Corte no períneo efetuado pelo ginecologista ou pela parteira durante o parto, quando as condições o exigem, para evitar lacerações vaginais e para reduzir a duração do periodo de expulsão do feto. Após a expulsão do bebé, os bordos da incisão são suturados para fechar a episiotomia.
A deiscência da episiotomia ocorre quando os bordos da incisão se separam devido a uma falha da sutura; pode ser classificada como deiscência parcial ou total, consoante o grau de abertura da ferida.

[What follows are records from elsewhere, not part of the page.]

Context: an optimization exercise on an open-source flow, tuned for small area, a short achievable clock period and few clock cycles. The choices shown serve that exercise and are no tape-out recipe.
The RTL was checked by simulation tests, not by an equivalence proof against the original design.
No activity file was given, so power comes from the tool's default toggle rates.

## before
==> flow/design.v <==
module crc16_byte (
    input  wire [15:0] crc,
    input  wire [7:0]  din,
    output wire [15:0] nxt
);
    wire [7:0] x = crc[15:8] ^ din;
    wire [7:0] y = x ^ {4'd0, x[7:4]};
    assign nxt = {crc[7:0], 8'd0} ^ {y[3:0], 12'd0} ^ {3'd0, y, 5'd0} ^ {8'd0, y};
endmodule
module od_client (
    input  wire        clk,
    input  wire        rst,
    input  wire        cmd_valid,
    output reg         cmd_ready,
    input  wire        cmd_write,
    input  wire [15:0] cmd_idx,
    input  wire [7:0]  cmd_sub,
    input  wire [2:0]  cmd_wid,
    input  wire        cmd_sgn,
    input  wire [31:0] cmd_val,
    input  wire [31:0] cmd_tmo,
    output reg         tx_valid,
    output reg  [7:0]  tx_data,
    output reg         tx_last,
    input  wire        tx_ready,
    input  wire        txr_valid,
    input  wire        txr_ok,
    output reg         txr_ready,
    input  wire        rx_valid,
    input  wire [7:0]  rx_data,
    output reg         rx_ready,
    input  wire        tick,
    output reg         res_valid,
    output reg  [3:0]  res_kind,
    output reg  [2:0]  res_cause,
    output reg  [31:0] res_info,
    output reg  [31:0] res_val,
    input  wire        res_ready
);
    localparam [7:0] START    = 8'h7E;
    localparam [7:0] ESC      = 8'h7D;
    localparam [7:0] OP_READ  = 8'h01;
    localparam [7:0] OP_WRITE = 8'h02;
    localparam [3:0] K_OK = 4'd0, K_FRAME = 4'd1, K_TIMEOUT = 4'd2,
                     K_PROTO = 4'd3, K_DEVICE = 4'd4, K_WRFAIL = 4'd9,
                     K_CMD = 4'd10;
    localparam [2:0] FE_MARKER = 3'd1, FE_TRUNC = 3'd2, FE_CRC = 3'd4;
    localparam [2:0] PE_OPCODE = 3'd1, PE_SHAPE = 3'd2, PE_WIDTH = 3'd3;
    localparam [2:0] CE_OPERAND = 3'd3;
    localparam [2:0] R_START = 3'd0, R_OPC = 3'd1, R_LEN = 3'd2,
                     R_PAY = 3'd3, R_CLO = 3'd4, R_CHI = 3'd5;
    reg        txing;        
    reg        txend;        
    reg        zpend;        
    reg        wr;
    reg        w1, w2;       
    reg        sgn;
    reg [31:0] tmr;
    reg [3:0]  k;            
    reg        escp;         
    reg        cur_res;      
    reg [2:0]  rph;
    reg        escf;
    reg        rxany;
    reg [7:0]  rem;          
    reg        lo_ok;
    reg [7:0]  rq;
    reg        q_opc, q_len, q_pay;
    reg        opc_bad;
    reg        len_short;
    reg        len_bad;
    reg        abt_nz;       
    reg [15:0] crc;
    function is_res(input [7:0] b);
        is_res = (b == START) || (b == ESC);
    endfunction
    wire cmd_take = cmd_valid && cmd_ready;
    wire cmd_bad  = !((cmd_wid == 3'd1) || (cmd_wid == 3'd2) || (cmd_wid == 3'd4)) ||
                    (cmd_tmo == 32'd0);
    wire [7:0] cur     = res_info[7:0];
    wire       tx_adv  = txing && (!tx_valid || tx_ready);
    wire       tx_done = txend && tx_valid && tx_ready;   
    wire rx_take    = rx_valid && rx_ready;
    wire rx_content = escf || (rx_data != ESC);
    wire q_body     = q_opc || q_len || q_pay;
    wire [7:0] fill = {8{sgn & rq[7]}};
    wire [15:0] crc_nxt;
    crc16_byte u_crc (.crc(crc), .din(txing ? cur : rq), .nxt(crc_nxt));
    wire [15:0] crc_fin = q_body ? crc_nxt : crc;
    wire crc_ok = lo_ok && (crc[15:8] == rx_data);
    wire dev_err  = !opc_bad && !len_short && abt_nz;
    wire read_ok  = !opc_bad && !len_short && !abt_nz && !len_bad && !wr;
    reg [3:0] pre_kind;
    reg [2:0] pre_cause;
    always @(*) begin
        pre_kind = K_OK; pre_cause = 3'd0;
        if (opc_bad)        begin pre_kind = K_PROTO;  pre_cause = PE_OPCODE; end
        else if (len_short) begin pre_kind = K_PROTO;  pre_cause = PE_SHAPE;  end
        else if (abt_nz)    begin pre_kind = K_DEVICE; pre_cause = 3'd0;      end
        else if (len_bad)   begin pre_kind = K_PROTO;  pre_cause = wr ? PE_SHAPE : PE_WIDTH; end
    end
    wire        tmr_dec = rx_ready && tick && !rx_take;
    wire [31:0] tmr_low0;
    wire [7:0] nib0;             
    wire [7:0] nib_low0;         
    genvar gi;
    generate
        for (gi = 0; gi < 8; gi = gi + 1) begin : g_nib
            assign nib0[gi] = ~|tmr[4*gi+3:4*gi];
            if (gi == 0) begin : g_first
                assign nib_low0[gi] = 1'b1;
            end else begin : g_next
                assign nib_low0[gi] = nib_low0[gi-1] && nib0[gi-1];
            end
            assign tmr_low0[4*gi]   = nib_low0[gi];
            assign tmr_low0[4*gi+1] = nib_low0[gi] && !tmr[4*gi];
            assign tmr_low0[4*gi+2] = nib_low0[gi] && !tmr[4*gi] && !tmr[4*gi+1];
            assign tmr_low0[4*gi+3] = nib_low0[gi] && !tmr[4*gi] && !tmr[4*gi+1] && !tmr[4*gi+2];
        end
    endgenerate
    wire       rx_hit  = rx_take && rx_content;
    wire       rem_dec = rx_hit && (rph == R_PAY);
    wire [7:0] rem_low0;
    assign rem_low0[0] = 1'b1;
    generate
        for (gi = 1; gi < 8; gi = gi + 1) begin : g_rlow0
            assign rem_low0[gi] = rem_low0[gi-1] && !rem[gi-1];
        end
    endgenerate
    always @(posedge clk) begin
        tmr <= cmd_take ? cmd_tmo : (tmr ^ ({32{tmr_dec}} & tmr_low0));
        rq  <= rx_data;
        rem <= cmd_take ? cmd_val[31:24] :
               (rx_hit && rph == R_LEN) ? rx_data :
               (rem ^ ({8{rem_dec}} & rem_low0));
    end
    task fail(input [3:0] kind, input [2:0] cause);
        begin
            zpend     <= 1'b1;
            res_kind  <= kind;
            res_cause <= cause;
            rx_ready  <= 1'b0;
        end
    endtask
    always @(posedge clk) begin
        if (rst) begin
            cmd_ready <= 1'b1;
            txing     <= 1'b0;
            txend     <= 1'b0;
            zpend     <= 1'b0;
            tx_valid  <= 1'b0;
            txr_ready <= 1'b0;
            rx_ready  <= 1'b0;
            res_valid <= 1'b0;
            q_opc     <= 1'b0;
            q_len     <= 1'b0;
            q_pay     <= 1'b0;
        end else begin
            if (res_valid && res_ready) begin
                res_valid <= 1'b0;
                cmd_ready <= 1'b1;
            end
            if (cmd_take) begin
                cmd_ready <= 1'b0;
                wr        <= cmd_write;
                w1        <= cmd_wid[0];
                w2        <= cmd_wid[1];
                sgn       <= cmd_sgn;
                res_info  <= {cmd_idx, (cmd_write ? 8'd3 + {5'd0, cmd_wid} : 8'd3),
                              (cmd_write ? OP_WRITE : OP_READ)};
                res_val   <= {cmd_val[23:0], cmd_sub};
                k         <= cmd_write ? 4'd7 + {1'b0, cmd_wid} : 4'd7;
                escp      <= 1'b0;
                cur_res   <= 1'b0;
                crc       <= 16'd0;
                tx_data   <= START;
                tx_last   <= 1'b0;
                if (cmd_bad) begin
                    fail(K_CMD, CE_OPERAND);
                end else begin
                    txing    <= 1'b1;
                    tx_valid <= 1'b1;
                end
            end
            if (tx_adv) begin
                tx_valid <= 1'b1;
                if (!escp && cur_res) begin
                    tx_data <= ESC;
                    escp    <= 1'b1;
                end else begin
                    tx_data <= cur;
                    escp    <= 1'b0;
                    k       <= k - 4'd1;
                    if (k >= 4'd3) crc <= crc_nxt;
                    if (k == 4'd3) begin
                        res_info[15:0] <= crc_nxt;
                        cur_res <= is_res(crc_nxt[7:0]);
                    end else begin
                        res_info <= {res_val[7:0], res_info[31:8]};
                        res_val  <= {rem, res_val[31:8]};
                        cur_res  <= is_res(res_info[15:8]);
                    end
                    if (k == 4'd1) begin
                        tx_last <= 1'b1;
                        txing   <= 1'b0;
                        txend   <= 1'b1;
                    end
                end
            end else if (tx_valid && tx_ready) begin
                tx_valid <= 1'b0;
            end
            if (tx_done) begin
                txend     <= 1'b0;
                txr_ready <= 1'b1;
            end
            if (txr_valid && txr_ready) begin
                txr_ready <= 1'b0;
                rph       <= R_START;
                escf      <= 1'b0;
                rxany     <= 1'b0;
                crc       <= 16'd0;
                if (txr_ok) rx_ready <= 1'b1;
                else        fail(K_WRFAIL, 3'd0);
            end
            q_opc <= rx_take && rx_content && (rph == R_OPC);
            q_len <= rx_take && rx_content && (rph == R_LEN);
            q_pay <= rx_take && rx_content && (rph == R_PAY);
            if (q_body) crc <= crc_nxt;
            if (q_opc) opc_bad <= (rq != (wr ? OP_WRITE : OP_READ));
            if (q_len) begin
                k         <= 4'd0;
                len_short <= (rq < 8'd4);
                len_bad   <= (rq != (wr ? 8'd4 : w1 ? 8'd5 : w2 ? 8'd6 : 8'd8));
            end
            if (q_pay) begin
                if (!k[3]) k <= k + 4'd1;
                if (!k[2] && !k[3]) begin
                    res_info <= {rq, res_info[31:8]};
                    abt_nz   <= (abt_nz && k != 4'd0) || (rq != 8'd0);
                end
                if (k[2] && !k[3]) begin
                    if (w1)      res_val <= {fill, fill, fill, rq};
                    else if (w2) res_val <= {fill, fill, rq, res_val[15:8]};
                    else         res_val <= {rq, res_val[31:8]};
                end
            end
            if (rx_ready && (rph == R_CLO || rph == R_CHI) && !q_body) begin
                res_kind  <= pre_kind;
                res_cause <= pre_cause;
                if (!dev_err) res_info <= 32'd0;
                if (!read_ok) res_val  <= 32'd0;
            end
            if (zpend) begin
                zpend     <= 1'b0;
                res_valid <= 1'b1;
                res_info  <= 32'd0;
                res_val   <= 32'd0;
            end
            if (rx_take) begin
                rxany <= 1'b1;
                if (rph == R_START) begin
                    if (rx_data == START) rph <= R_OPC;
                    else                  fail(K_FRAME, FE_MARKER);
                end else begin
                    escf <= !escf && (rx_data == ESC);
                    if (rx_content) begin
                        case (rph)
                        R_OPC: rph <= R_LEN;
                        R_LEN: begin
                            rph <= (rx_data == 8'd0) ? R_CLO : R_PAY;
                        end
                        R_PAY: begin
                            if (rem == 8'd1) rph <= R_CLO;
                        end
                        R_CLO: begin
                            lo_ok <= (crc_fin[7:0] == rx_data);
                            rph   <= R_CHI;
                        end
                        default: begin
                            rx_ready <= 1'b0;
                            if (crc_ok) res_valid <= 1'b1;
                            else        fail(K_FRAME, FE_CRC);
                        end
                        endcase
                    end
                end
            end else if (rx_ready && tick) begin
                if (tmr == 32'd1) begin
                    if (rxany) fail(K_FRAME, FE_TRUNC);
                    else       fail(K_TIMEOUT, 3'd0);
                end
            end
        end
    end
endmodule
==> flow/config.mk <==
export PLATFORM = sky130hd
export DESIGN_NAME = od_client
export DESIGN_NICKNAME = od_client
export VERILOG_FILES = /design/flow/design.v
export SDC_FILE = /design/flow/constraint.sdc
export NUM_CORES = 4
export LEC_CHECK = 0
export ABC_AREA = 1
export CAP_MARGIN = 20
export CORE_MARGIN = 2
export CORE_UTILIZATION = 55
export CTS_BUF_LIST = sky130_fd_sc_hd__clkbuf_8
export SETUP_SLACK_MARGIN = 2.85
export SLEW_MARGIN = 20
==> flow/constraint.sdc <==
create_clock -name core_clock -period 5.0 [get_ports {clk}]
set_input_delay 1.0000 -clock core_clock [delete_from_list [all_inputs] [get_ports {clk}]]
set_output_delay 1.0000 -clock core_clock [all_outputs]
set_load 0.01 [all_outputs]
standard.sh (not shown) runs the stock make flow with config.mk's settings and CLKGATE_MAP_FILE= SYNTH_SCRIPT=/design/flow/synth_recipe.tcl, a recipe that flattens the netlist after the stock synthesis.
==> flow/flow/run.sh <==
#!/bin/bash
# The standard layout, with plain buffers (buf_2) on the ports instead of the
# delay cells that buffer_ports picks by default. Every port still gets its
# own buffer.
set -euo pipefail
bash standard.sh "BUFFER_PORTS_ARGS=-buffer_cell sky130_fd_sc_hd__buf_2" finish > standard.log 2>&1
before finished every stage and its layout cleared the timing, DRC and antenna checks.
Testbench counts of before, summed over its fixed seeds: cycles 7,284.
### before -> after
--- a/flow/design.v
+++ b/flow/design.v
@@ -85,7 +85,7 @@
     wire q_body     = q_opc || q_len || q_pay;
     wire [7:0] fill = {8{sgn & rq[7]}};
     wire [15:0] crc_nxt;
-    crc16_byte u_crc (.crc(crc), .din(txing ? cur : rq), .nxt(crc_nxt));
+    crc16_byte u_crc (.crc(crc), .din(rx_ready ? rq : cur), .nxt(crc_nxt));
     wire [15:0] crc_fin = q_body ? crc_nxt : crc;
     wire crc_ok = lo_ok && (crc[15:8] == rx_data);
     wire dev_err  = !opc_bad && !len_short && abt_nz;
@@ -98,41 +98,6 @@
         else if (len_short) begin pre_kind = K_PROTO;  pre_cause = PE_SHAPE;  end
         else if (abt_nz)    begin pre_kind = K_DEVICE; pre_cause = 3'd0;      end
         else if (len_bad)   begin pre_kind = K_PROTO;  pre_cause = wr ? PE_SHAPE : PE_WIDTH; end
-    end
-    wire        tmr_dec = rx_ready && tick && !rx_take;
-    wire [31:0] tmr_low0;
-    wire [7:0] nib0;             
-    wire [7:0] nib_low0;         
-    genvar gi;
-    generate
-        for (gi = 0; gi < 8; gi = gi + 1) begin : g_nib
-            assign nib0[gi] = ~|tmr[4*gi+3:4*gi];
-            if (gi == 0) begin : g_first
-                assign nib_low0[gi] = 1'b1;
-            end else begin : g_next
-                assign nib_low0[gi] = nib_low0[gi-1] && nib0[gi-1];
-            end
-            assign tmr_low0[4*gi]   = nib_low0[gi];
-            assign tmr_low0[4*gi+1] = nib_low0[gi] && !tmr[4*gi];
-            assign tmr_low0[4*gi+2] = nib_low0[gi] && !tmr[4*gi] && !tmr[4*gi+1];
-            assign tmr_low0[4*gi+3] = nib_low0[gi] && !tmr[4*gi] && !tmr[4*gi+1] && !tmr[4*gi+2];
-        end
-    endgenerate
-    wire       rx_hit  = rx_take && rx_content;
-    wire       rem_dec = rx_hit && (rph == R_PAY);
-    wire [7:0] rem_low0;
-    assign rem_low0[0] = 1'b1;
-    generate
-        for (gi = 1; gi < 8; gi = gi + 1) begin : g_rlow0
-            assign rem_low0[gi] = rem_low0[gi-1] && !rem[gi-1];
-        end
-    endgenerate
-    always @(posedge clk) begin
-        tmr <= cmd_take ? cmd_tmo : (tmr ^ ({32{tmr_dec}} & tmr_low0));
-        rq  <= rx_data;
-        rem <= cmd_take ? cmd_val[31:24] :
-               (rx_hit && rph == R_LEN) ? rx_data :
-               (rem ^ ({8{rem_dec}} & rem_low0));
     end
     task fail(input [3:0] kind, input [2:0] cause);
         begin
@@ -166,9 +131,11 @@
                 w1        <= cmd_wid[0];
                 w2        <= cmd_wid[1];
                 sgn       <= cmd_sgn;
+                tmr       <= cmd_tmo;
                 res_info  <= {cmd_idx, (cmd_write ? 8'd3 + {5'd0, cmd_wid} : 8'd3),
                               (cmd_write ? OP_WRITE : OP_READ)};
                 res_val   <= {cmd_val[23:0], cmd_sub};
+                rem       <= cmd_val[31:24];
                 k         <= cmd_write ? 4'd7 + {1'b0, cmd_wid} : 4'd7;
                 escp      <= 1'b0;
                 cur_res   <= 1'b0;
@@ -222,6 +189,7 @@
                 if (txr_ok) rx_ready <= 1'b1;
                 else        fail(K_WRFAIL, 3'd0);
             end
+            rq    <= rx_data;
             q_opc <= rx_take && rx_content && (rph == R_OPC);
             q_len <= rx_take && rx_content && (rph == R_LEN);
             q_pay <= rx_take && rx_content && (rph == R_PAY);
@@ -267,9 +235,11 @@
                         case (rph)
                         R_OPC: rph <= R_LEN;
                         R_LEN: begin
+                            rem <= rx_data;
                             rph <= (rx_data == 8'd0) ? R_CLO : R_PAY;
                         end
                         R_PAY: begin
+                            rem <= rem - 8'd1;
                             if (rem == 8'd1) rph <= R_CLO;
                         end
                         R_CLO: begin
@@ -285,6 +255,7 @@
                     end
                 end
             end else if (rx_ready && tick) begin
+                tmr <= tmr - 32'd1;
                 if (tmr == 32'd1) begin
                     if (rxany) fail(K_FRAME, FE_TRUNC);
                     else       fail(K_TIMEOUT, 3'd0);
### Flow results
after has more setup slack than before.
Going from before to after, the sequential cell area was found to have gone up by about 10%.
Sort after and before by worst hold slack asc -> top: before
Compared with before, after shows a lower clock-buffer cell count.
Against before, total net switching power in after rose by a little under 10%.
Critical path endpoint: res_info[1] -> before, cmd_ready -> after
before has a higher clock network fraction of design power than after.
In the tables for after and before, non-clock buffer count reads lower with before.
Against before, after comes in about 10% higher on cell area.
Changes observed in after relative to before: global-route met3 utilization shrank by 1.1 points, clock period minus worst slack shrank by 0.014 ns.
Each of the runs, namely after and before, reached the end of the flow and came out clean.
Aggregate routed wire length for after: 18% up relative to before
Area fraction in compound gates after synthesis: after > before
Internal power of the cells on after is ahead of before.
Between after and before, it is after whose number of cells produced by synthesis is higher, by 7.7%.
Testbench counts of after, summed over its fixed seeds: cycles 7,284.

[what the ideal ports hide]
In the flow no input, the clock included, has a driving cell. The finished layouts below were timed again as built, in two steps.
Step 1 assumes that a clkbuf_16 drives the clock port and a buf_2 every other input.
Step 2 adds t to the input delays and takes it off the output delays; t is the mean of the earliest and latest rising clock arrival at the registers after step 1. Input paths then give back, and output paths get back, about the clock's delay inside the block.
Three values: ideal, step 1, step 2; two values: the first two.
run | shift t [ns] | slack for setup (ns) | clock arrival spread, ns | worst slew at a driven data input, ns
before | 0.526 | 2.796 / 2.752 / 2.276 | 0.022 / 0.022 | 0.07
after | 0.515 | 2.809 / 2.762 / 2.346 | 0.023 / 0.022 | 0.07
After both steps every run listed still meets setup and hold. The setup slack of before, which loses most, moves by -0.044 ns with the drivers and by -0.520 ns with both steps.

É geralmente causada por infeção da ferida, embora existam outras causas que impedem a cicatrização adequada da sutura: obesidade, diabetes mellitus, má alimentação, tabagismo, hematoma e/ou inflamação da cicatriz.
O diagnóstico é clínico através da observação direta da ferida aberta, embora possa ser necessário realizar uma análise ao sangue para valiar a existência de infeção.
Na maioria dos casos, opta-se por esperar que a cicatriz feche espontaneamente, embora seja um processo lento que pode demorar várias semanas. Quando a laceração estiver completa, pode ser necessário repará-la com uma segunda cirurgia. Se houver sinais de infeção, será também adicionado um tratamento com antibióticos.